Minimal inhibitory concentrations (MICs) of kanamycin (K), tetracycline (TET), nalidixic (NA), oxolinic (OA) acid, flumequine (UB), erythromycin (ERY), rifampicin (RD) and chloramphenicol (CHL) were determined by the microbroth dilution method (9). In addition, MICs of amoxicillin/clavulanic (AMC), cefotaxime (CTX), cefoxitin (FOX), ceftazidime (CAZ), imipenem (IPM), piperacillin (PRL), ticarcillin (TIC), aztreonan (ATM), cefepime (FEP), ciprofloxacin (CIP), netilmicin (NET), norfloxacin (NOR) and levofloxacin (LEF) were determined using E-strips (MICE; Oxoid, Madrid, Spain). Finally, susceptibility to the antibiotics tested was evaluated on the basis of MIC values obtained, in accordance with the breakpoints recommended by the Clinical and Laboratory Standards Institute (9).

Virulence for European eel

For the challenge experiment, six young eels of around 10–20 g were challenged by intraperitoneal injection with each of the bacterial doses (108, 107, 106, 105, 104, 103, 102, 101 CFU mL−1), or with 0.1 mL PBS (controls). Each set of six eels was kept in a 20 L aquarium under the following conditions: i) dechlorinated tap water, ii) water temperature around 20°C, iii) oxygen concentration in water was above 90% saturation, and iv) fish were not fed. Mortality was recorded daily for 10 days and was only considered if the challenged bacterium was recovered as pure culture from the internal organs.

The bacterial strains used were ABF132, ABF144, and ABF145, which had been isolated by Esteve and Alcaide (13) from a specimen of wild European eel that suffered from hemorrhagic disease. The primary culture obtained originally from the kidney and liver of this specimen had been pure (i.e., strains ABF132 and ABF144, respectively), but that recovered from the ulcer was not (13). In the latter case we found three types of colonies and, among them, the colony matching ABF154 was the most abundant (personal communication). Bacterial virulence (LD50 expressed as inoculated colony forming units, CFU fish−1) was calculated (38).

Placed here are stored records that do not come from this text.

**src/rtl/nand_ecc_pkg.sv**
```systemverilog
package nand_ecc_pkg;

  // per-region result codes
  localparam logic [1:0] RES_NONE  = 2'd0;
  localparam logic [1:0] RES_FIXED = 2'd1;
  localparam logic [1:0] RES_FATAL = 2'd2;

  typedef enum logic [1:0] {
    SYN_CLEAN = 2'd0,
    SYN_DATA1 = 2'd1,
    SYN_CODE1 = 2'd2,
    SYN_MULTI = 2'd3
  } syn_cls_e;

  // status word = {main result, spare result}
  function automatic logic [3:0] status_of(input syn_cls_e c);
    logic [3:0] s;
    case (c)
      SYN_DATA1: s = {RES_FIXED, RES_NONE};
      SYN_CODE1: s = {RES_NONE,  RES_FIXED};
      SYN_MULTI: s = {RES_FATAL, RES_NONE};
      default:   s = {RES_NONE,  RES_NONE};
    endcase
    return s;
  endfunction

endpackage

```
**src/rtl/sec_ecc_accum.sv**
```systemverilog
module sec_ecc_accum #(
  parameter int IDX_W = 9
) (
  input  logic                      clk,
  input  logic                      rst_n,
  input  logic                      clr,
  input  logic                      fold,
  input  logic [IDX_W-1:0]          idx,
  input  logic [7:0]                data,
  output logic [2*(IDX_W+3)-1:0]    acc
);
  localparam int PAIRS  = IDX_W + 3;
  localparam int CODE_W = 2 * PAIRS;

  // contribution of one byte: column pairs from bit number, line pairs from index
  function automatic logic [CODE_W-1:0] byte_contrib(input logic [IDX_W-1:0] i,
                                                      input logic [7:0] d);
    logic [CODE_W-1:0] r;
    logic [7:0]        hi;
    logic              row;
    r   = '0;
    row = ^d;
    for (int c = 0; c < 3; c++) begin
      for (int b = 0; b < 8; b++) hi[b] = ((b >> c) & 1) == 1;
      r[2*c]   = ^(d & hi);
      r[2*c+1] = ^(d & ~hi);
    end
    for (int k = 0; k < IDX_W; k++) begin
      r[2*(k+3)]   = row & i[k];
      r[2*(k+3)+1] = row & ~i[k];
    end
    return r;
  endfunction

  logic [CODE_W-1:0] contrib;
  assign contrib = fold ? byte_contrib(idx, data) : '0;

  always_ff @(posedge clk or negedge rst_n) begin
    if (!rst_n)   acc <= '0;
    else if (clr) acc <= contrib;
    else          acc <= acc ^ contrib;
  end

endmodule

```
**src/rtl/sec_ecc_syndrome.sv**
```systemverilog
module sec_ecc_syndrome
  import nand_ecc_pkg::*;
#(
  parameter int IDX_W = 9
) (
  input  logic [2*(IDX_W+3)-1:0] calc,
  input  logic [2*(IDX_W+3)-1:0] stored,
  output syn_cls_e               cls,
  output logic [IDX_W-1:0]       err_idx,
  output logic [7:0]             err_mask
);
  localparam int PAIRS  = IDX_W + 3;
  localparam int CODE_W = 2 * PAIRS;
  localparam int CNT_W  = $clog2(CODE_W + 1);

  function automatic logic [CNT_W-1:0] pop(input logic [CODE_W-1:0] v);
    logic [CNT_W-1:0] n;
    n = '0;
    for (int j = 0; j < CODE_W; j++) n = n + CNT_W'(v[j]);
    return n;
  endfunction

  logic [CODE_W-1:0] syn;
  logic [PAIRS-1:0]  pos;
  logic [PAIRS-1:0]  split;
  logic [CNT_W-1:0]  ones;

  assign syn = calc ^ stored;

  generate
    for (genvar p = 0; p < PAIRS; p++) begin : g_pair
      assign pos[p]   = syn[2*p];
      assign split[p] = syn[2*p] ^ syn[2*p+1];
    end
  endgenerate

  assign ones = pop(syn);

  always_comb begin
    if (syn == '0)            cls = SYN_CLEAN;
    else if (ones == CNT_W'(1)) cls = SYN_CODE1;
    else if (&split)          cls = SYN_DATA1;
    else                      cls = SYN_MULTI;
  end

  assign err_idx  = pos[PAIRS-1:3];
  assign err_mask = 8'b1 << pos[2:0];

endmodule

```
**src/rtl/nand_sector_ecc.sv**
```systemverilog
module nand_sector_ecc
  import nand_ecc_pkg::*;
#(
  parameter int SECTOR_BYTES = 512,
  parameter int SPARE_BYTES  = 16,
  parameter int CODE_OFS     = 6
) (
  input  logic                                  clk,
  input  logic                                  rst_n,
  input  logic                                  ecc_en,
  input  logic                                  sec_start,
  input  logic                                  sec_read,
  input  logic                                  byte_vld,
  input  logic [$clog2(SECTOR_BYTES):0]         byte_idx,
  input  logic [7:0]                            byte_data,
  output logic                                  code_vld,
  output logic [2*($clog2(SECTOR_BYTES)+3)-1:0] code_out,
  output logic                                  fix_we,
  output logic [$clog2(SECTOR_BYTES)-1:0]       fix_idx,
  output logic [7:0]                            fix_mask,
  output logic [3:0]                            ecc_status
);
  localparam int IDX_W      = $clog2(SECTOR_BYTES);
  localparam int PAIRS      = IDX_W + 3;
  localparam int CODE_W     = 2 * PAIRS;
  localparam int CODE_BYTES = (CODE_W + 7) / 8;
  localparam logic [IDX_W:0] LAST_MAIN  = (IDX_W+1)'(SECTOR_BYTES - 1);
  localparam logic [IDX_W:0] LAST_SPARE = (IDX_W+1)'(SECTOR_BYTES + SPARE_BYTES - 1);

  // ---- accept / mode ----
  logic start_ok, byte_ok, in_main, cur_rd, last_byte;
  logic rd_q, done_q, done_rd_q;
  logic prog_done, read_done;

  assign start_ok  = ecc_en & sec_start;
  assign byte_ok   = ecc_en & byte_vld;
  assign in_main   = ~byte_idx[IDX_W];
  assign cur_rd    = start_ok ? sec_read : rd_q;
  assign last_byte = byte_ok & (cur_rd ? (byte_idx == LAST_SPARE) : (byte_idx == LAST_MAIN));
  assign prog_done = done_q & ~done_rd_q;
  assign read_done = done_q & done_rd_q;

  always_ff @(posedge clk or negedge rst_n) begin
    if (!rst_n) begin
      rd_q      <= 1'b0;
      done_q    <= 1'b0;
      done_rd_q <= 1'b0;
    end else begin
      if (start_ok) rd_q <= sec_read;
      done_q    <= last_byte;
      done_rd_q <= cur_rd;
    end
  end

  // ---- code accumulation over main bytes ----
  logic [CODE_W-1:0] calc_code;

  sec_ecc_accum #(.IDX_W(IDX_W)) u_accum (
    .clk   (clk),
    .rst_n (rst_n),
    .clr   (start_ok),
    .fold  (byte_ok & in_main),
    .idx   (byte_idx[IDX_W-1:0]),
    .data  (byte_data),
    .acc   (calc_code)
  );

  // ---- stored code capture from the spare slot ----
  logic [CODE_BYTES-1:0]   code_hit;
  logic [8*CODE_BYTES-1:0] stored_q;
  logic [CODE_W-1:0]       stored_code;

  generate
    for (genvar k = 0; k < CODE_BYTES; k++) begin : g_hit
      assign code_hit[k] = byte_ok & ~in_main &
                           (byte_idx[IDX_W-1:0] == IDX_W'(CODE_OFS + k));
    end
  endgenerate

  always_ff @(posedge clk or negedge rst_n) begin
    if (!rst_n) stored_q <= '0;
    else begin
      if (start_ok) stored_q <= '0;
      for (int k = 0; k < CODE_BYTES; k++)
        if (code_hit[k]) stored_q[8*k +: 8] <= byte_data;
    end
  end

  assign stored_code = stored_q[CODE_W-1:0];

  // ---- syndrome classification ----
  syn_cls_e          syn_cls;
  logic [IDX_W-1:0]  err_idx;
  logic [7:0]        err_mask;

  sec_ecc_syndrome #(.IDX_W(IDX_W)) u_syn (
    .calc     (calc_code),
    .stored   (stored_code),
    .cls      (syn_cls),
    .err_idx  (err_idx),
    .err_mask (err_mask)
  );

  // ---- completion outputs; completion outranks the start clear ----
  always_ff @(posedge clk or negedge rst_n) begin
    if (!rst_n) begin
      code_vld   <= 1'b0;
      code_out   <= '0;
      fix_we     <= 1'b0;
      fix_idx    <= '0;
      fix_mask   <= '0;
      ecc_status <= '0;
    end else begin
      code_vld <= prog_done;
      fix_we   <= read_done & (syn_cls == SYN_DATA1);
      if (prog_done) code_out <= calc_code;
      if (read_done) begin
        fix_idx    <= err_idx;
        fix_mask   <= err_mask;
        ecc_status <= status_of(syn_cls);
      end else if (start_ok) begin
        ecc_status <= '0;
      end
    end
  end

  // ---- assertions ----
  a_r8_disabled_quiet: assert property (@(posedge clk) disable iff (!rst_n)
    (!ecc_en && !done_q) |=> (!code_vld && !fix_we));

  a_r4_fix_one_bit: assert property (@(posedge clk) disable iff (!rst_n)
    fix_we |-> ($countones(fix_mask) == 1 && ecc_status == 4'b0100));

  a_r1_code_not_with_fix: assert property (@(posedge clk) disable iff (!rst_n)
    code_vld |-> !fix_we);

  a_r7_start_clears: assert property (@(posedge clk) disable iff (!rst_n)
    (start_ok && !done_q) |=> (ecc_status == 4'b0000));

  a_r7_status_holds: assert property (@(posedge clk) disable iff (!rst_n)
    (!start_ok && !done_q) |=> $stable(ecc_status));

  a_r6_status_legal: assert property (@(posedge clk) disable iff (!rst_n)
    (ecc_status[3:2] != 2'b11 && ecc_status[1] == 1'b0));

  a_r5_code_hit_no_fix: assert property (@(posedge clk) disable iff (!rst_n)
    (read_done && syn_cls == SYN_CODE1) |=> (!fix_we && ecc_status == 4'b0001));

  a_r4_decode_mask: assert property (@(posedge clk) disable iff (!rst_n)
    (syn_cls == SYN_DATA1) |-> ($countones(err_mask) == 1));

endmodule

```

Accession numbers for the 16S rRNA sequence data obtained from GenBank

EU085557 (A. aquariorum MDC 47T), FJ230076 (A. sanarellii A2-67T), FJ230077 (A. taiwanensis A2-50T), AJ508765 (A. hydrophila subsp. dhakensis LMG 19562T), X60408 (A. caviae NCIMB 13016T), X60415 (A. trota ATCC 49657T), AJ508766 (A. hydrophila subsp. ranae LMG 19707T), X60410 (A. media ATCC 33907T), X60404 (A. hydrophila subsp. hydrophila ATCC 7966T), S39232 (A. allosaccharophila CECT 4199T), X60412 (A. sobria NCIMB 12065T), FJ976900 (A. rivuli WB4.1-19T), X60417 (Aeromonas sp. ATCC 35941T), AJ224308 (A. popoffii LMG 317541T), X60411 (A. eucrenophila NCIMB 74T), AJ224309 (A. encheleia CECT 4342T), AY532690 (A. molluscorum 848T), X60406 (A. bestiarum CIP 7430T), AF134065 (A. salmonicida subsp. peptinolytica 34melT), X60405 (A. salmonicida subsp. salmonicida NCIMB 1102T), X60407 (A. salmonicida subsp. achromogenes NCIMB 1110T), AB027544 (A. salmonicida subsp. smithia ATCC 49393T), X74680 (A. salmonicida subsp. masoucida ATCC 27013T), FM999971 (A. piscicola S1.2T), X60413 (A. jandaei ATCC 49568T), AF170914 (A. culicicola MTCC 3248T), FJ230078 (A. fluvialis 717T), X60414 (A. veronii bv. veronii ATCC 35624T), AJ536821 (A. simiae IBS S6874T), X60416 (A. schubertii ATCC 43700T), GQ365710 (A. diversa CECT 4254T).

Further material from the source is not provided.